Boston, MA
Gaskin: Life science jobs could elevate Boston’s future

I was excited to learn of Mayor Michelle Wu’s $4.7 million in funding to help Boston’s life science workforce and Governor Maura Healey’s $1 billion Mass Leads Act request to support the life science and climate tech industries. I was especially interested in larger funding rounds for biomanufacturing, early-stage drug and device makers, and increased workforce training and internships to bring more blue-collar workers and students without college degrees into the life science workforce.
Trinh Nguyen, Wu’s Chief of Worker Empowerment, is leading the effort to ensure these are effective public, private partnership that create jobs for those living in the Roxbury and Dorchester area. These are often six-figure jobs that could bring real economic development and wealth creation to the area.
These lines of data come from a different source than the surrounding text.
**config.mk**
```make
export PLATFORM = sky130hd
export DESIGN_NAME = mem_arbiter
export DESIGN_NICKNAME = d
export VERILOG_FILES = /design/src/rtl/mem_arbiter.sv
export SDC_FILE = /design/constraint.sdc
export NUM_CORES = 1
export LEC_CHECK = 0
export ABC_AREA = 1
export BUFFER_PORTS_ARGS = -buffer_cell sky130_fd_sc_hd__buf_2
export CORE_MARGIN = 4
export CORE_UTILIZATION = 50
export CTS_BUF_LIST = sky130_fd_sc_hd__clkbuf_16
export DETAILED_ROUTE_END_ITERATION = 10
export HOLD_SLACK_MARGIN = 0.1
export PLACE_DENSITY = 0.88
export SLEW_MARGIN = 20
export SYNTH_ARGS = -nofsm -noshare
export SYNTH_HDL_FRONTEND = slang
export SYNTH_SLANG_ARGS = --single-unit
```
**constraint.sdc**
```tcl
create_clock -name clk -period 4.5 [get_ports clk]
set_clock_uncertainty 0.1 [all_clocks]
set_input_delay 0.9 -clock clk [delete_from_list [all_inputs] [get_ports clk]]
set_output_delay 0.9 -clock clk [all_outputs]
set_load 0.01 [all_outputs]
```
I have been a strong supporter of advanced manufacturing in urban areas for years, even though experts told me it is impossible because Massachusetts is a high-cost manufacturing state and thus not competitive with low-cost manufacturing states. They didn’t understand advanced manufacturing and the price elasticity of biomanufacturing or building robotics and clean-tech products.
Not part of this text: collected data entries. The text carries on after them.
[src/rtl/fetch_buf.sv]
// Instruction buffer: a small FIFO of fetch_entry_t with a zero-latency head.
// Ports:
//   clk_i, rst_ni  : clock (rising edge), asynchronous active-low reset
//   push_i         : write push_data_i at the tail
//   push_data_i    : entry to write
//   pop_i          : drop the head entry (ignored when empty)
//   flush_i        : empty the buffer; wins over push and pop in the same cycle
//   count_o        : number of valid entries
//   head_o         : oldest entry, valid only while empty_o is low
//   empty_o        : no valid entries
// DEPTH must be a power of two (2 or 4) so the pointers wrap naturally.
module fetch_buf
  import fetch_pkg::*;
#(
  parameter int DEPTH = 2
) (
  input  logic                         clk_i,
  input  logic                         rst_ni,
  input  logic                         push_i,
  input  fetch_entry_t                 push_data_i,
  input  logic                         pop_i,
  input  logic                         flush_i,
  output logic [$clog2(DEPTH+1)-1:0]   count_o,
  output fetch_entry_t                 head_o,
  output logic                         empty_o
);

  localparam int PW = $clog2(DEPTH);
  localparam int CW = $clog2(DEPTH + 1);

  fetch_entry_t  mem_q [DEPTH];
  logic [PW-1:0] rd_ptr_q;
  logic [PW-1:0] wr_ptr_q;
  logic [CW-1:0] count_q;
  logic          do_push;
  logic          do_pop;

  assign do_push = push_i && !flush_i;
  assign do_pop  = pop_i && !flush_i && (count_q != '0);

  // NOTE: state registers use non-blocking assignments so every flop samples
  // the pre-edge value of every other flop, independent of block ordering.
  always_ff @(posedge clk_i or negedge rst_ni) begin
    if (!rst_ni) begin
      rd_ptr_q <= '0;
      wr_ptr_q <= '0;
      count_q  <= '0;
    end else if (flush_i) begin
      rd_ptr_q <= '0;
      wr_ptr_q <= '0;
      count_q  <= '0;
    end else begin
      if (do_push) wr_ptr_q <= wr_ptr_q + PW'(1);
      if (do_pop)  rd_ptr_q <= rd_ptr_q + PW'(1);
      count_q <= count_q + CW'(do_push) - CW'(do_pop);
    end
  end

  // NOTE: the storage array has no reset; validity is tracked by count_q
  // alone, and the top masks the head while the buffer is empty.
  always_ff @(posedge clk_i) begin
    if (do_push) mem_q[wr_ptr_q] <= push_data_i;
  end

  assign head_o  = mem_q[rd_ptr_q];
  assign count_o = count_q;
  assign empty_o = (count_q == '0);

  // The controller only requests when a slot is reserved, so a push can
  // never land on a full buffer.
  a_no_overflow : assert property (@(posedge clk_i) disable iff (!rst_ni)
    !(do_push && (count_q == CW'(DEPTH))));

endmodule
I was equally excited when Housing and Economic Development Secretary Mike Kennealy and Wu announced a MassWorks award for Nubian Square Ascends, a $111 million project to build a 200,000 sq. ft. development in Roxbury. Nubian Square Ascends is expected to create or sustain approximately 900 jobs and will include contracting opportunities for minority-owned and women-owned businesses during all phases of construction. My City at Peace and HYM Investment Group proposes to build 700,000 square feet of life science space on Parcel 3 in Roxbury.
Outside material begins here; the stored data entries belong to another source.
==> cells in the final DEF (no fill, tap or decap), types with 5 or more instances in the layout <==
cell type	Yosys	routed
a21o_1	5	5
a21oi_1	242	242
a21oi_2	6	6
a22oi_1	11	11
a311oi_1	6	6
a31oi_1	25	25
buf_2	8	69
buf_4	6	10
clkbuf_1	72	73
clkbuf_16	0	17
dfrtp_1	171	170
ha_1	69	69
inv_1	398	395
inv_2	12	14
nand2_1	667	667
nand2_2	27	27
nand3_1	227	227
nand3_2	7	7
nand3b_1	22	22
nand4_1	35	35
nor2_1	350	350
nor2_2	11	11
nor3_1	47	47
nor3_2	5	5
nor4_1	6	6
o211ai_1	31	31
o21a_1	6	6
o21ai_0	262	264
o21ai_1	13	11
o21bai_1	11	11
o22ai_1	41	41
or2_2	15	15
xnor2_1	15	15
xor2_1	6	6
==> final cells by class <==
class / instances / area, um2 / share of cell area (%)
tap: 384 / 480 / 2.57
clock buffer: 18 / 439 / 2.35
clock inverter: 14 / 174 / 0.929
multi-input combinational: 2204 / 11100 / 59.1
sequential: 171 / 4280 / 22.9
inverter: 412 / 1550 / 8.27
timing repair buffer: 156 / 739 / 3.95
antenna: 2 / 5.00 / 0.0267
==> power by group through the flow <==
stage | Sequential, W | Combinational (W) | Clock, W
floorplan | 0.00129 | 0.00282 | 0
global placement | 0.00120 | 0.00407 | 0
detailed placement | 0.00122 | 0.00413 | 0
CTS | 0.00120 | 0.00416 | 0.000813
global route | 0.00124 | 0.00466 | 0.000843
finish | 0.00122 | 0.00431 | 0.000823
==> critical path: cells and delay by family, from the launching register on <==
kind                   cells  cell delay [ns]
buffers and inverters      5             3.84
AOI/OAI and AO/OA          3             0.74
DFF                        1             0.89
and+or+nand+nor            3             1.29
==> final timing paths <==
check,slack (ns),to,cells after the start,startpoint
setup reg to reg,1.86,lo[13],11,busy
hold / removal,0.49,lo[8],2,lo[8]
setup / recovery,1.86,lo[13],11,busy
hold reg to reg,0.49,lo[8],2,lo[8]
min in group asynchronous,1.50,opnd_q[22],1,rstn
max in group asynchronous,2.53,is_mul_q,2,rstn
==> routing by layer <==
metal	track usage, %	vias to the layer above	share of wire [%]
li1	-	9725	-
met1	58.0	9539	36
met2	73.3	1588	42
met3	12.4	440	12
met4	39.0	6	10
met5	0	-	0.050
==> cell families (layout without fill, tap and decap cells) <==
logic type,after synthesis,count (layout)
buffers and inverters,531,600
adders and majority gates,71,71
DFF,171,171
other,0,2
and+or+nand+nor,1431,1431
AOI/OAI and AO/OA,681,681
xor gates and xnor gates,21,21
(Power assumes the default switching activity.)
## src/rtl/seg7_pkg.sv

```systemverilog
// Shared types, segment pattern constants, glyph codes and the pattern decoder
// for the seven-segment glyph capture path. Segment order is {g,f,e,d,c,b,a}.
package seg7_pkg;

  typedef logic [6:0] seg_t;
  typedef logic [4:0] code_t;

  localparam seg_t SEG_BLANK = 7'h00;
  localparam seg_t SEG_0     = 7'h3F;
  localparam seg_t SEG_1     = 7'h06;
  localparam seg_t SEG_2     = 7'h5B;
  localparam seg_t SEG_3     = 7'h4F;
  localparam seg_t SEG_4     = 7'h66;
  localparam seg_t SEG_5     = 7'h6D;
  localparam seg_t SEG_6     = 7'h7D;
  localparam seg_t SEG_7     = 7'h07;
  localparam seg_t SEG_8     = 7'h7F;
  localparam seg_t SEG_9     = 7'h6F;
  localparam seg_t SEG_A     = 7'h77;
  localparam seg_t SEG_B     = 7'h7C;
  localparam seg_t SEG_C     = 7'h39;
  localparam seg_t SEG_D     = 7'h5E;
  localparam seg_t SEG_E     = 7'h79;
  localparam seg_t SEG_F     = 7'h71;
  localparam seg_t SEG_G     = 7'h3D;
  localparam seg_t SEG_R     = 7'h50;
  localparam seg_t SEG_Y     = 7'h6E;

  localparam code_t CODE_G   = 5'd16;
  localparam code_t CODE_R   = 5'd17;
  localparam code_t CODE_Y   = 5'd18;
  localparam code_t CODE_BAD = 5'd30;

  // Map a segment pattern to its glyph code; anything unrecognised
  // (including blank, which callers filter out first) yields CODE_BAD.
  function automatic code_t decode(input seg_t s);
    code_t c;
    case (s)
      SEG_0:   c = 5'd0;
      SEG_1:   c = 5'd1;
      SEG_2:   c = 5'd2;
      SEG_3:   c = 5'd3;
      SEG_4:   c = 5'd4;
      SEG_5:   c = 5'd5;
      SEG_6:   c = 5'd6;
      SEG_7:   c = 5'd7;
      SEG_8:   c = 5'd8;
      SEG_9:   c = 5'd9;
      SEG_A:   c = 5'd10;
      SEG_B:   c = 5'd11;
      SEG_C:   c = 5'd12;
      SEG_D:   c = 5'd13;
      SEG_E:   c = 5'd14;
      SEG_F:   c = 5'd15;
      SEG_G:   c = CODE_G;
      SEG_R:   c = CODE_R;
      SEG_Y:   c = CODE_Y;
      default: c = CODE_BAD;
    endcase
    return c;
  endfunction

endpackage

```

## src/rtl/seg7_glyph_capture_if.sv

```systemverilog
// Bus between the glyph capture block and its user: segment input and
// capture enable towards the block, FIFO readout and status back.
interface seg7_glyph_capture_if #(
  parameter int FIFO_DEPTH = 8
);
  import seg7_pkg::*;

  localparam int CW = $clog2(FIFO_DEPTH) + 1;

  logic          ena;
  seg_t          seg_in;
  logic          rd_en;
  code_t         code_out;
  logic          code_valid;
  logic          glyph_err;
  logic          overflow;
  logic [CW-1:0] fifo_count;

  modport master (
    output ena, seg_in, rd_en,
    input  code_out, code_valid, glyph_err, overflow, fifo_count
  );

  modport slave (
    input  ena, seg_in, rd_en,
    output code_out, code_valid, glyph_err, overflow, fifo_count
  );

endinterface

```

## src/rtl/glyph_fifo.sv

```systemverilog
// Synchronous first-word-fall-through FIFO with occupancy count and a sticky
// overflow flag. A pop frees the head slot on the same edge, so a push is
// still taken when full if a pop accompanies it.
module glyph_fifo #(
  parameter int DEPTH = 8,
  parameter int WIDTH = 5
) (
  input  logic                       clk,
  input  logic                       rst_n,
  input  logic                       push_i,
  input  logic [WIDTH-1:0]           push_data_i,
  input  logic                       pop_i,
  output logic [WIDTH-1:0]           rd_data_o,
  output logic                       valid_o,
  output logic [$clog2(DEPTH):0]     count_o,
  output logic                       overflow_o
);

  localparam int AW = $clog2(DEPTH);
  localparam int CW = AW + 1;

  logic [WIDTH-1:0] mem_q [DEPTH];
  logic [AW-1:0]    wr_ptr_q, wr_ptr_d;
  logic [AW-1:0]    rd_ptr_q, rd_ptr_d;
  logic [CW-1:0]    count_q, count_d;
  logic             overflow_q, overflow_d;
  logic             full, empty, do_push, do_pop;

  // Next-state for pointers, count and overflow from the push/pop request.
  always_comb begin
    // NOTE: every combinational output gets a default first so no path can infer a latch.
    full       = (count_q == CW'(DEPTH));
    empty      = (count_q == '0);
    do_pop     = pop_i && !empty;
    do_push    = push_i && (!full || do_pop);
    wr_ptr_d   = do_push ? wr_ptr_q + AW'(1) : wr_ptr_q;
    rd_ptr_d   = do_pop  ? rd_ptr_q + AW'(1) : rd_ptr_q;
    count_d    = count_q;
    if (do_push && !do_pop)      count_d = count_q + CW'(1);
    else if (do_pop && !do_push) count_d = count_q - CW'(1);
    overflow_d = overflow_q || (push_i && !do_push);
  end

  // Storage write; contents need no reset because count gates visibility.
  always_ff @(posedge clk) begin
    // NOTE: the storage array is deliberately not reset; empty reads are masked below.
    if (do_push) mem_q[wr_ptr_q] <= push_data_i;
  end

  // Pointer, count and sticky-overflow registers.
  always_ff @(posedge clk or negedge rst_n) begin
    if (!rst_n) begin
      wr_ptr_q   <= '0;
      rd_ptr_q   <= '0;
      count_q    <= '0;
      overflow_q <= 1'b0;
    end else begin
      wr_ptr_q   <= wr_ptr_d;
      rd_ptr_q   <= rd_ptr_d;
      count_q    <= count_d;
      overflow_q <= overflow_d;
    end
  end

  assign rd_data_o  = empty ? '0 : mem_q[rd_ptr_q];
  assign valid_o    = !empty;
  assign count_o    = count_q;
  assign overflow_o = overflow_q;

endmodule

```

## src/rtl/seg7_glyph_capture.sv

```systemverilog
// Observer for a seven-segment display bus: synchronises the asynchronous
// segment lines, waits for the pattern to be stable, decodes each newly
// accepted glyph and queues it in a FWFT FIFO for readout.
module seg7_glyph_capture
  import seg7_pkg::*;
#(
  parameter int STABLE_CYCLES = 4,
  parameter int FIFO_DEPTH    = 8
) (
  input  logic                  clk,
  input  logic                  rst_n,
  seg7_glyph_capture_if.slave   bus
);

  localparam int CNT_W = $clog2(STABLE_CYCLES + 1);
  localparam logic [CNT_W-1:0] CNT_MAX  = CNT_W'(STABLE_CYCLES);
  localparam logic [CNT_W-1:0] CNT_LAST = CNT_W'(STABLE_CYCLES - 1);

  seg_t             sync1_q, sync2_q, prev_q;
  seg_t             last_q, last_d;
  logic [CNT_W-1:0] cnt_q, cnt_d;
  logic             glyph_err_q, glyph_err_d;
  logic             same, accept, new_glyph, push;
  code_t            push_code;

  // Stability counting and accept decision on the synchronised pattern.
  always_comb begin
    same        = (sync2_q == prev_q);
    cnt_d       = cnt_q;
    if (!bus.ena || !same)    cnt_d = '0;
    else if (cnt_q != CNT_MAX) cnt_d = cnt_q + CNT_W'(1);
    // The accept edge is the one on which the counter reaches its limit.
    accept      = bus.ena && same && (cnt_q == CNT_LAST);
    new_glyph   = accept && (sync2_q != last_q);
    last_d      = new_glyph ? sync2_q : last_q;
    push        = new_glyph && (sync2_q != SEG_BLANK);
    push_code   = decode(sync2_q);
    glyph_err_d = push && (push_code == CODE_BAD);
  end

  // Two-flop synchroniser, previous-sample register, counter and accept state.
  always_ff @(posedge clk or negedge rst_n) begin
    if (!rst_n) begin
      sync1_q     <= SEG_BLANK;
      sync2_q     <= SEG_BLANK;
      prev_q      <= SEG_BLANK;
      last_q      <= SEG_BLANK;
      cnt_q       <= '0;
      glyph_err_q <= 1'b0;
    end else begin
      // NOTE: non-blocking assignments make every register sample the pre-edge values.
      sync1_q     <= bus.seg_in;
      sync2_q     <= sync1_q;
      prev_q      <= sync2_q;
      last_q      <= last_d;
      cnt_q       <= cnt_d;
      glyph_err_q <= glyph_err_d;
    end
  end

  glyph_fifo #(
    .DEPTH (FIFO_DEPTH),
    .WIDTH (5)
  ) u_fifo (
    .clk         (clk),
    .rst_n       (rst_n),
    .push_i      (push),
    .push_data_i (push_code),
    .pop_i       (bus.rd_en),
    .rd_data_o   (bus.code_out),
    .valid_o     (bus.code_valid),
    .count_o     (bus.fifo_count),
    .overflow_o  (bus.overflow)
  );

  assign bus.glyph_err = glyph_err_q;

endmodule

```

## src/flat_wrapper.sv

```systemverilog
// flat-port wrapper written by rule: the top's interface ports become plain ports
module seg7_glyph_capture_flat import seg7_pkg::*;
#(
  parameter int STABLE_CYCLES = 4,
  parameter int FIFO_DEPTH    = 8
)
  (clk, rst_n, bus_ena, bus_seg_in, bus_rd_en, bus_code_out, bus_code_valid, bus_glyph_err, bus_overflow, bus_fifo_count);
  seg7_glyph_capture_if #(.FIFO_DEPTH(FIFO_DEPTH)) bus_i ();
  input  logic clk;
  input  logic rst_n;
  input wire logic [$bits(bus_i.ena)-1:0] bus_ena;
  input wire logic [$bits(bus_i.seg_in)-1:0] bus_seg_in;
  input wire logic [$bits(bus_i.rd_en)-1:0] bus_rd_en;
  output wire logic [$bits(bus_i.code_out)-1:0] bus_code_out;
  output wire logic [$bits(bus_i.code_valid)-1:0] bus_code_valid;
  output wire logic [$bits(bus_i.glyph_err)-1:0] bus_glyph_err;
  output wire logic [$bits(bus_i.overflow)-1:0] bus_overflow;
  output wire logic [$bits(bus_i.fifo_count)-1:0] bus_fifo_count;
  assign bus_i.ena = bus_ena;
  assign bus_i.seg_in = bus_seg_in;
  assign bus_i.rd_en = bus_rd_en;
  assign bus_code_out = bus_i.code_out;
  assign bus_code_valid = bus_i.code_valid;
  assign bus_glyph_err = bus_i.glyph_err;
  assign bus_overflow = bus_i.overflow;
  assign bus_fifo_count = bus_i.fifo_count;
  seg7_glyph_capture #(.STABLE_CYCLES(STABLE_CYCLES), .FIFO_DEPTH(FIFO_DEPTH)) u_core (.clk(clk), .rst_n(rst_n), .bus(bus_i));
endmodule
```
This is all good news considering urban manufacturing’s demonstrated impact in other cities across the country. Richard Taylor, the developer of Nubian Ascends once said that you can’t create wealth when everyone is running around with an EBT card. That hit me. Grove Hall is one of the poorest sections of Boston based on census track data. The business mix includes non-profits, storefront churches, bodegas, convenience stores, barber shops, beauty salons, and quick service restaurants. These businesses have not provided a clear path to the middle class for many owners or employees.
Nubian Square Ascends, and the new Benjamin Franklin Cummings Institute of Technology (BFCIT) campus being built adjacent to it are joining forces to establish the Nubian Ascends Life Science Job Training Center, which will house the college’s Biotech Manufacturing Training labs. The Training Center will provide new pathways for economic development in the heart of Boston. This job training hub could also anchor an ecosystem for advanced manufacturing, with a special emphasis on the biotech and clean tech sectors — two of the state’s high-growth areas. The advanced manufacturing program will run out of BFCIT and a co-location facility at the Dearborn STEM high school and could service students attending other high schools in the area or Roxbury Community College. Currently, Boston is the only region in the state that does not have a well-funded, state-supported advanced manufacturing program.
This will change because manufacturing jobs do not require an expensive or extensive post-secondary education. These jobs exist in Boston’s core and provide a clear path to the middle class for those unemployed, underemployed workers, veterans, and or union workers looking to upgrade their skills, and those with employment challenges such as CORIs. These two Nubian Square developments and their job training focus areas could change that.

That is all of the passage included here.